Task statement ▸ Copy, exactly and without additions, every line in the records below from the one holding "Ports are ideal" through the one holding "job 7937 | 1.244 | 3.170 / 3.170 / 3.170 | 1", both ends included.
****************
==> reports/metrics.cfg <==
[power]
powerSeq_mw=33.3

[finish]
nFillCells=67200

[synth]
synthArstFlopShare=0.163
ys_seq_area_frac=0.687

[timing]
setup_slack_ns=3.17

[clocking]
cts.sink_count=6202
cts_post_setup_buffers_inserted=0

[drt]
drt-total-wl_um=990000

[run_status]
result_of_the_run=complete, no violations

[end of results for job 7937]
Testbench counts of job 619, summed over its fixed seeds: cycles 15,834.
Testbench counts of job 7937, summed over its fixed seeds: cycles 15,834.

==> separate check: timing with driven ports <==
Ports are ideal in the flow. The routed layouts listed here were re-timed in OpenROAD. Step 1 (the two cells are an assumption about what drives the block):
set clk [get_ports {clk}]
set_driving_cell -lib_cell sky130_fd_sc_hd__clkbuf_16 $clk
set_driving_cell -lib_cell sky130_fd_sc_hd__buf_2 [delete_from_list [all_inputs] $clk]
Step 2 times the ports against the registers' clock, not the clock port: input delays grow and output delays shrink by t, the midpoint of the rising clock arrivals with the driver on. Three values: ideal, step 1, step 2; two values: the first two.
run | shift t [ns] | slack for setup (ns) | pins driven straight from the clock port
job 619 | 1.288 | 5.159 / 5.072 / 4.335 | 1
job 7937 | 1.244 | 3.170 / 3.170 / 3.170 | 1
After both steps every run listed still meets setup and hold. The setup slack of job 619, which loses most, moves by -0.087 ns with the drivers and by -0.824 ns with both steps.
****************
Output of the task ▸
Ports are ideal in the flow. The routed layouts listed here were re-timed in OpenROAD. Step 1 (the two cells are an assumption about what drives the block):
set clk [get_ports {clk}]
set_driving_cell -lib_cell sky130_fd_sc_hd__clkbuf_16 $clk
set_driving_cell -lib_cell sky130_fd_sc_hd__buf_2 [delete_from_list [all_inputs] $clk]
Step 2 times the ports against the registers' clock, not the clock port: input delays grow and output delays shrink by t, the midpoint of the rising clock arrivals with the driver on. Three values: ideal, step 1, step 2; two values: the first two.
run | shift t [ns] | slack for setup (ns) | pins driven straight from the clock port
job 619 | 1.288 | 5.159 / 5.072 / 4.335 | 1
job 7937 | 1.244 | 3.170 / 3.170 / 3.170 | 1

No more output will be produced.